Because it’s going to crack you open, showing up for someone else’s pain, sitting with their suffering as you struggle to tamp down your own.
It can’t save the ones you love most, but it is a gift, the breaking of your heart, to have loved so fiercely, to show up at their most awful moments,
not to try to fix it—because you can’t. That’s not your job. Yours is to appear, in person, if your dear one can bear the presence of your own ravaged heart,
stitched back together after so many rips in the seams. The love leaks out that way, infusing those whom you’re accompanying on this journey of
healing or decline, grief or joy. Simple old you is all that’s needed— all that you can offer anyway— your hand, your kind smile,
your patchwork quilt of a heart, which, without prompting, pumps compassion into the world with every persistent beat.

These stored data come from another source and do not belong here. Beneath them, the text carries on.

This design comes from an exercise in tuning for small area, a short achievable clock period and few clock cycles on the open sky130 flow, not from production work. The RTL was checked by simulation tests, not by an equivalence proof against the original design. Power figures rest on the tool's default switching activity, not on a simulated workload.

==> flow/design.v (outline; a module is shown in full before it is edited, if it fits) <==
// module conv_engine: 952 lines
// module mac_lane: 345 lines
module conv_engine (
    input  wire        clk,
    input  wire        rst,
    input  wire        kc_we,
    input  wire [5:0]  kc_idx,
    input  wire [15:0] kc_data,
    input  wire        start,
    input  wire [7:0]  ksel,
    input  wire [7:0]  kdim,
    input  wire [15:0] kdiv,
    input  wire [31:0] src_base,
    input  wire [31:0] dst_base,
    input  wire [15:0] width,
    input  wire [15:0] height,
    output reg         busy,
    output reg         done,
    output reg  [2:0]  err,
    output reg         mem_req,
    output reg         mem_we,
    output wire [31:0] mem_addr,
    output reg  [7:0]  mem_wdata,
    input  wire        mem_gnt,
    input  wire        mem_rvalid,
    input  wire [7:0]  mem_rdata
);
  // ...
==> flow/flow/run.sh <==
#!/bin/bash
# The standard layout (the standard.sh, unchanged synthesis and steps),
# with ORFS's timing repair asked to keep a setup margin, so that it sizes
# and buffers paths well below the design's clock period.
set -euo pipefail
bash standard.sh SETUP_SLACK_MARGIN=11.2 finish > flow_make.log 2>&1
==> flow/standard.sh <==
#!/bin/bash
# synth_recipe.tcl (not shown) runs the flow's synth.tcl, then flattens the netlist and writes it again
# the make line also repeats each setting of config.mk as NAME=value (left out here)
make -C /OpenROAD-flow-scripts/flow DESIGN_CONFIG=/design/flow/config.mk WORK_HOME=/design/flow/orfs CLKGATE_MAP_FILE= SYNTH_SCRIPT=/design/flow/synth_recipe.tcl "${@:-finish}"
==> flow/config.mk <==
export PLATFORM = sky130hd
export DESIGN_NAME = conv_engine
export DESIGN_NICKNAME = conv_engine
export VERILOG_FILES = /design/flow/design.v
export SDC_FILE = /design/flow/constraint.sdc
export NUM_CORES = 4
export LEC_CHECK = 0
export CAP_MARGIN = 20
export CORE_MARGIN = 2
export CORE_UTILIZATION = 40
export SLEW_MARGIN = 20
==> flow/constraint.sdc <==
create_clock -name core_clock -period 16.0 [get_ports {clk}]
set_input_delay 3.2000 -clock core_clock [delete_from_list [all_inputs] [get_ports {clk}]]
set_output_delay 3.2000 -clock core_clock [all_outputs]
set_load 0.01 [all_outputs]
==> reports/summary.txt, run 1 <==
Status -> complete, no violations
Max reg flops -> 784
Crit path arrival time -> 5.54 ns
Pre-antenna DRT Iters -> 13
Num CTS Buffers -> 220
# IOs -> 211
Vias in the first global route -> 94550
Share of total power in the clock network -> 0.256
Worst setup startpoint -> ksel[0]
Max-slew violations -> 0
Met3 GRT Util -> 0.06678
Total Wirelength -> 451100 µm
Layout cell share with drive strength beyond 1 -> 0.08503
Utilization after layout -> 0.4548
Via/cell ratio -> 5.993
Met3 routed WL -> 51380 µm
Die height -> 567.3 µm
Netlist Area Pre-Place -> 126900 µm²
GRT overflow -> 0
Root Buffer -> clkbuf_16
Worst-path clk slew -> 0.06 ns
Worst Skew -> 0.07394 ns
Non-clock buffer share -> 0.03771
Via Count -> 99600
Inverters -> 1083
Synth Area in XOR/XNOR -> 0.06934
Sequential power -> 6.94 mW
ClkCell Share -> 0.05145
Synth top area cells -> edfxtp_1 (32%), fa_1 (10%), dfxtp_1 (9.9%)
Hold Violations, Final -> 0
Cell class with the largest area share -> multi-input gates
Commonest non-fill, non-tap cell in the layout -> edfxtp_1
Wire length on met1 -> 187800 µm
First-pass GRT wire length -> 653100 µm
Share of flip-flops with an asynchronous set or reset -> 0
Routing usage on met1 -> 0.3840
Testbench counts, summed over its fixed seeds: cycles 122,270.
==> run 2, diff against run 1 <==
==> flow/flow/run.sh (replaced) <==
#!/bin/bash
# The standard layout (the standard.sh, unchanged synthesis and steps),
# with two changes to how the layout is made:
#  - ORFS's timing repair keeps a setup margin, so that it sizes and buffers
#    paths well below the design's clock period;
#  - the port buffers that ORFS inserts at every input and output are plain
#    buffers (buf_4) rather than the delay cell buffer_ports picks by default.
set -euo pipefail
export BUFFER_PORTS_ARGS="-buffer_cell sky130_fd_sc_hd__buf_4"
bash standard.sh SETUP_SLACK_MARGIN=11.3 finish > flow_make.log 2>&1
==> run 2 against run 1 <==
  * Still clean on timing, DRC and antenna
  * Fmax up 1.5%
  * First-iteration DRC count increased by 2.3%
  * Flip-flop and latch count unchanged
  * Utilization is 0.68 points lower
  * Clock skew up 0.0075 ns
  * Total power decreased by 0.98%
  * Sequential power about the same
  * Synthesized cell count did not move
  * Sequential share of layout area grew 0.56 points
  * Routed wire length shrank 2.1%
  * Synthesized area unchanged
  * Largest cell class unchanged
  * Highest routed layer unchanged
==> reports/summary.txt, run 2 <==
Sw power -> 7.723 mW
Critical R2R Launch -> np[2]$_DFFE_PP_
Synth top area share -> 0.3213
Area Growth Syn to Fin -> 11.27%
Final Cycle Share -> 0.3034
Rows -> 206
Vias in the first global route -> 94900 (+0.37%)
First-pass GRT wire length -> 645600 µm (-1.1%)
Required @ worst endpoint -> 16.81 ns
Port Buffers -> 198
Count of cell types in the netlist -> 102
# IOs -> 211 (unchanged)
Hold/Removal Path Class -> register to register
Most frequent cells in the layout -> edfxtp_1 (1358), nand2_1 (1148), inv_1 (1069), fa_1 (656), ha_1 (656)
Share of total power in the clock network -> 0.247 (-0.009)
Lkg Pwr -> 53.67 nW
#FFs+latches synth -> 1987
Clock Path Buffers -> 4
H-tree depth -> 4
Post-route ant nets -> 0
Max Cap Violations -> 0
Nets -> 13670
Status -> complete, no violations
Core area -> 315200 µm²
Mux contribution to synthesized area -> 0.01255
Sequential element share of the synthesized area -> 0.4206
Layout cell share with drive strength beyond 1 -> 0.09280 (+0.007765)
CTS sink cnt -> 1987
Crit Path Category -> register to register
Synth Area per Inst -> 10.32 µm²
P per Cell Area -> 145.9 nW/µm²
Clock latency (worst-skew pair) -> 0.94 ns
GRT overflow -> 0 (unchanged)
Via/cell ratio -> 5.972 (-0.34%)
Comb power frac -> 0.416
Synth top area cells -> edfxtp_1 (32%), fa_1 (10%), dfxtp_1 (9.9%)
Worst-path clk slew -> 0.06 ns (about the same)
Antenna violations before repair -> 46
Least-Margin Pin Slew -> 1.203 ns
Die height -> 567.3 µm (unchanged)
Worst slew margin -> 0.1963
Netlist Area Pre-Place -> 126900 µm² (unchanged)
Synth warn -> 1
Setup TNS -> 0 ns
Die Width -> 567.3 µm
Num CTS Buffers -> 219 (-0.45%)
Residual DRC -> 0
Hold endpoint -> hbv$_DFFE_PP_
EDFF count, synth -> 1358
Reg-to-Reg End -> busy$_SDFFE_PP0P_
Worst hold path depth -> 0
Top FF cell, synth -> edfxtp_1
Root Buffer -> clkbuf_16
Share of flip-flops with an asynchronous set or reset -> 0 (unchanged)
Switch share -> 0.3749
Crit. End Element -> register
Fill cells -> 29620
Total Wirelength -> 441700 µm (-2.1%)
Yosys top cell by area -> edfxtp_1
Detailed placement HPWL -> 303000 µm
Unrepaired setup endpoints after global routing -> true
Adder-Cell Fraction of Synth Area -> 0.1702
Fmax achieved -> 206.0 MHz
Maximum vdd drop -> 0.1004 mV
Combinational family with the most area after synthesis -> adder cells
Area after DPL -> 132700 µm²
Synth Area in XOR/XNOR -> 0.06934 (unchanged)
Hold Violations, Final -> 0 (unchanged)
Worst reg-to-reg path cell count -> 20
Synth Area in Compound Gates -> 0.1554
Crit path arrival time -> 5.67 ns (+0.13 ns)
Final-report setup violation count -> 0
Largest regs -> kflat: 784 flops, kv: 49 flops, ha: 31 flops
Worst-path fanout max -> 4
DRT iter0 DRCs -> 14070
DIE AREA -> 321800 µm²
Final instance area -> 141200 µm²
Total GRT Usage -> 0.2678
Total power -> 20.60 mW
Cells after Synth -> 12300
Max-slew violations -> 0 (unchanged)
Max reg flops -> 784 (unchanged)
Setup crit start kind -> register
Largest net degree at the start of global routing -> 194
Most common cell in the netlist -> edfxtp_1
FF-to-FF setup slack -> 11.15 ns
Commonest cells post-synth -> edfxtp_1 (1358), nand2_1 (1153), inv_1 (1076)
Via Count -> 98740 (-0.87%)
Commonest non-fill, non-tap cell in the layout -> edfxtp_1
Internal -> 12.88 mW
Sequential power share -> 0.337
HP Start -> ab$_DFFE_PP_
Pre-antenna DRT Iters -> 9 (-4)
Drt wl/cell -> 26.72 µm
Area share of and/or/nand/nor cells after synthesis -> 0.1154
Routability Congestion -> 0.9219
Worst Skew -> 0.08143 ns (+0.007484 ns)
Most flops, register -> kflat
Initial Util -> 0.4026
TritonCTS clock tree -> yes
Final min period -> 4.854 ns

I do not have the heart to chase after this earlybird that zooms into the house through the open back door—because it’s far too fair out there to keep it closed.
I hear him buzzing the kitchen, though I don’t see him till I’m sitting at my desk, and he zeroes in on the light over the computer, noodling around the edge, daring to alight on the bulb, which I’d think would be awfully hot on little fly feet.
I know that before long I’ll be annoyed by this fly and its brethren that will follow, that I’ll be relieved when the flies disappear with the cold weather—which makes me instantly long for spring.
But flies—along with the exploding wisteria pods over the driveway, scattering their button-sized seeds all over before the purple flowers pop from the nubbins of buds—
signal spring on these sunny, green-grass and early azalea days. Even those of us who have not weathered months of ice and snow grin like little kids hunting for Easter eggs,
delighted by the discovery of the familiar reappearing. Even pesky flies like the one waltzing across the wall in front of me— onetwothree, onetwothree— exploring this strange, new land.